Defining the file format registry problem

My previous post on format registries, which started out as a lament on the incomplete state of UDFR, resulted in an excellent discussion. Along the way I came upon Chris Rusbridge’s post pointing out that finding a solution doesn’t do much good if you don’t know what problem you’re trying to solve. This links to a post by Paul Wheatley on the same subject. Paul links back to this blog, nicely closing the circle.

So what are we trying to do? A really complete digital format registry sounds like a great idea, but what practical problem is it trying to solve? We know it’s got something to do with digital preservation. If we have a file, we need to know what format it’s in and what we can do about it. If it’s in a well-known format such as PDF or TIFF, there’s no real problem; it’s easy enough to find out all you need to know. It’s the obscure formats that need one-stop documentation. If you find a file called “importantdata.zxcv” and a simple dump doesn’t make sense of it, you need to know where to look. You need answers to questions like: “What format is it in?” “What category of information does it contain?” “How do I extract information from this file?” “How do I convert it with as little loss as possible into a better supported format?”

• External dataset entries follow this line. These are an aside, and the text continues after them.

`src/rtl/spread_pkg.sv`:
```
`timescale 1ns/1ps
package spread_pkg;

    typedef enum logic [1:0] {
        MODE_PLAIN  = 2'b00,
        MODE_TEST   = 2'b01,
        MODE_SPREAD = 2'b10,
        MODE_HIZ    = 2'b11
    } mode_e;

    typedef struct packed {
        mode_e      mode;
        logic [2:0] code;
    } cfg_t;

    typedef struct packed {
        logic test;
        logic spread;
        logic hiz;
        logic down;
    } flags_t;

    localparam cfg_t CFG_RESET = '{mode: MODE_PLAIN, code: 3'b111};

    // Widths are held in units of 0.01 percent.
    localparam longint BP_SCALE = 10000;

    function automatic longint width_bp(input logic [1:0] idx);
        case (idx)
            2'd0:    return 150;
            2'd1:    return 100;
            2'd2:    return 70;
            default: return 50;
        endcase
    endfunction

    // Fixed-point fraction of the total width, rounded half up.
    function automatic longint width_frac(input logic [1:0] idx, input int frac_w);
        longint num;
        num = width_bp(idx) * (longint'(1) << frac_w) + BP_SCALE / 2;
        return num / BP_SCALE;
    endfunction

endpackage

```
`src/rtl/spread_decode.sv`:
```
`timescale 1ns/1ps
module spread_decode
    import spread_pkg::*;
#(
    parameter int FRAC_W = 16
) (
    input  cfg_t              cfg,
    output flags_t            flags,
    output logic [FRAC_W-1:0] frac
);
    localparam int N_WIDTHS = 4;

    logic [FRAC_W-1:0] frac_tab [N_WIDTHS];

    for (genvar i = 0; i < N_WIDTHS; i++) begin : g_tab
        localparam longint FV = width_frac(2'(i), FRAC_W);
        assign frac_tab[i] = FRAC_W'(FV);
    end

    always_comb begin
        flags.test   = (cfg.mode == MODE_TEST);
        flags.spread = (cfg.mode == MODE_SPREAD);
        flags.hiz    = (cfg.mode == MODE_HIZ);
        flags.down   = cfg.code[2];
        frac         = frac_tab[cfg.code[1:0]];
    end

endmodule

```
`src/rtl/spread_sweep.sv`:
```
`timescale 1ns/1ps
module spread_sweep #(
    parameter int HALF_LOG2 = 3,
    localparam int PH_W     = HALF_LOG2 + 2
) (
    input  logic            clk,
    input  logic            rst,
    input  logic            restart,
    input  logic            run_en,
    input  logic            tick,
    input  logic            down,
    output logic [PH_W-1:0] mag,
    output logic            neg
);
    localparam int HALF = 1 << HALF_LOG2;
    localparam logic [PH_W-1:0] Q_H  = PH_W'(HALF);
    localparam logic [PH_W-1:0] Q_2H = PH_W'(2 * HALF);
    localparam logic [PH_W-1:0] Q_3H = PH_W'(3 * HALF);

    logic [PH_W-1:0] phase_q;

    always_ff @(posedge clk) begin
        if (rst || restart) begin
            phase_q <= '0;
        end else if (run_en && tick) begin
            phase_q <= phase_q + PH_W'(1);
        end
    end

    // Triangle shaping; '0 - phase gives 4H - phase modulo the counter width.
    always_comb begin
        if (down) begin
            neg = 1'b1;
            mag = (phase_q <= Q_2H) ? phase_q : ('0 - phase_q);
        end else if (phase_q <= Q_H) begin
            neg = 1'b0;
            mag = phase_q;
        end else if (phase_q <= Q_2H) begin
            neg = 1'b0;
            mag = Q_2H - phase_q;
        end else if (phase_q <= Q_3H) begin
            neg = 1'b1;
            mag = phase_q - Q_2H;
        end else begin
            neg = 1'b1;
            mag = '0 - phase_q;
        end
    end

    AST_RESTART_ZERO: assert property (@(posedge clk) disable iff (rst)
        restart |=> (phase_q == '0));

    AST_IDLE_HOLD: assert property (@(posedge clk) disable iff (rst)
        (!run_en && !restart) |=> $stable(phase_q));

    AST_PHASE_STEP: assert property (@(posedge clk) disable iff (rst)
        (run_en && tick && !restart) |=> (phase_q == PH_W'($past(phase_q) + PH_W'(1))));

    AST_MAG_LIMIT: assert property (@(posedge clk) disable iff (rst)
        mag <= Q_2H);

endmodule

```
`src/rtl/spread_scale.sv`:
```
`timescale 1ns/1ps
module spread_scale #(
    parameter int DIV_W  = 12,
    parameter int FRAC_W = 16,
    parameter int MAG_W  = 5,
    parameter int SHIFT  = 20
) (
    input  logic [DIV_W-1:0]  nominal,
    input  logic [FRAC_W-1:0] frac,
    input  logic [MAG_W-1:0]  mag,
    input  logic              neg,
    input  logic              active,
    output logic [DIV_W-1:0]  div
);
    localparam int PROD_W = DIV_W + FRAC_W + MAG_W + 1;

    logic [PROD_W-1:0] prod;
    logic [PROD_W-1:0] rounded;
    logic [DIV_W-1:0]  dev;

    always_comb begin
        prod    = PROD_W'(nominal) * PROD_W'(frac) * PROD_W'(mag);
        rounded = prod + (PROD_W'(1) << (SHIFT - 1));
        dev     = DIV_W'(rounded >> SHIFT);
        if (!active) begin
            div = nominal;
        end else if (neg) begin
            div = nominal - dev;
        end else begin
            div = nominal + dev;
        end
    end

endmodule

```
`src/rtl/spread_profile_ctrl.sv`:
```
`timescale 1ns/1ps
module spread_profile_ctrl
    import spread_pkg::*;
#(
    parameter int DIV_W     = 12,
    parameter int HALF_LOG2 = 3,
    parameter int FRAC_W    = 16
) (
    input  logic             clk,
    input  logic             rst,
    input  logic [1:0]       mode_sel,
    input  logic [2:0]       spread_code,
    input  logic [DIV_W-1:0] nominal_div,
    input  logic             mod_tick,
    output logic [DIV_W-1:0] div_out,
    output logic             spread_active,
    output logic             test_mode,
    output logic             outputs_tristate
);
    localparam int MAG_W = HALF_LOG2 + 2;
    localparam int SHIFT = FRAC_W + HALF_LOG2 + 1;

    cfg_t              cfg_in;
    cfg_t              cfg_q;
    logic              cfg_change;
    flags_t            flags;
    logic [FRAC_W-1:0] frac;
    logic [MAG_W-1:0]  mag;
    logic              neg;

    assign cfg_in     = '{mode: mode_e'(mode_sel), code: spread_code};
    assign cfg_change = (cfg_in != cfg_q);

    always_ff @(posedge clk) begin
        if (rst) begin
            cfg_q <= CFG_RESET;
        end else begin
            cfg_q <= cfg_in;
        end
    end

    spread_decode #(.FRAC_W(FRAC_W)) u_decode (
        .cfg   (cfg_q),
        .flags (flags),
        .frac  (frac)
    );

    spread_sweep #(.HALF_LOG2(HALF_LOG2)) u_sweep (
        .clk     (clk),
        .rst     (rst),
        .restart (cfg_change),
        .run_en  (flags.spread),
        .tick    (mod_tick),
        .down    (flags.down),
        .mag     (mag),
        .neg     (neg)
    );

    spread_scale #(
        .DIV_W  (DIV_W),
        .FRAC_W (FRAC_W),
        .MAG_W  (MAG_W),
        .SHIFT  (SHIFT)
    ) u_scale (
        .nominal (nominal_div),
        .frac    (frac),
        .mag     (mag),
        .neg     (neg),
        .active  (flags.spread),
        .div     (div_out)
    );

    assign spread_active    = flags.spread;
    assign test_mode        = flags.test;
    assign outputs_tristate = flags.hiz;

    AST_ONE_FLAG: assert property (@(posedge clk) disable iff (rst)
        $onehot0({test_mode, spread_active, outputs_tristate}));

    AST_PASS_THROUGH: assert property (@(posedge clk) disable iff (rst)
        !spread_active |-> (div_out == nominal_div));

    AST_DOWN_BOUND: assert property (@(posedge clk) disable iff (rst)
        (spread_active && cfg_q.code[2]) |-> (div_out <= nominal_div));

    AST_RESTART_NOMINAL: assert property (@(posedge clk) disable iff (rst)
        cfg_change |=> (div_out == nominal_div));

endmodule

```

I have a 1994 O’Reilly book called Encyclopedia of Graphics File Formats. If old formats are a concern of yours, I seriously suggest searching for a copy. (Update: It turns out the book is available on fileformat.info!) It covers about a hundred different formats, generally in enough detail to give you a good start at implementing a reader. There are names which are still familiar: TIFF, GIF, JPEG. Many others aren’t even memories except to a few people. DKB? FaceSaver?

With some formats the authors just admit defeat in getting information. The case of Harvard Graphics (apparently no connection to Harvard University) is particularly telling. The book tells us:

Software Publishing, the originator of the Harvard Graphics format, considers this format to be proprietary. Although we wish this were not the case, we can hardly use our standard argument — that documenting and publicizing file formats make sales by seeding the aftermarket. Harvard Graphics has been the top, or one of the top, sellers in the crowded and cutthroat MS-DOS business graphics market, and has remained so despite the lack of cooperation of Software Publishing with external developers.

While we would be happy to provide information about the format if it were available, we have failed to find any during our research for this book, so it appears that Software Publishing has so far been successful in their efforts to restrict information flow from their organization.

This was once a widely used format, so if you’re handed an archive to turn into a useful form, you might get a Harvard Graphics file. How do you recognize it as one? That isn’t obvious. A little searching reveals you can still get a free viewer for older versions of Windows, but nothing is mentioned about converting it to other formats. Even knowing there’s software available isn’t helpful till you can determine that a file is Harvard Graphics.

If you have a file — it’s Harvard Graphics, but you don’t know that — what do you want from a registry? First, you want a clue about how to recognize it. An extension or a signature, perhaps. When you get that, you want to know what kind of data the file might hold: In this case, it’s presentation graphics. Then you want to know how to rescue the data. Knowing that the viewer exists would be a start. Knowing that technical information isn’t available (if that’s still true) would save fruitless searching.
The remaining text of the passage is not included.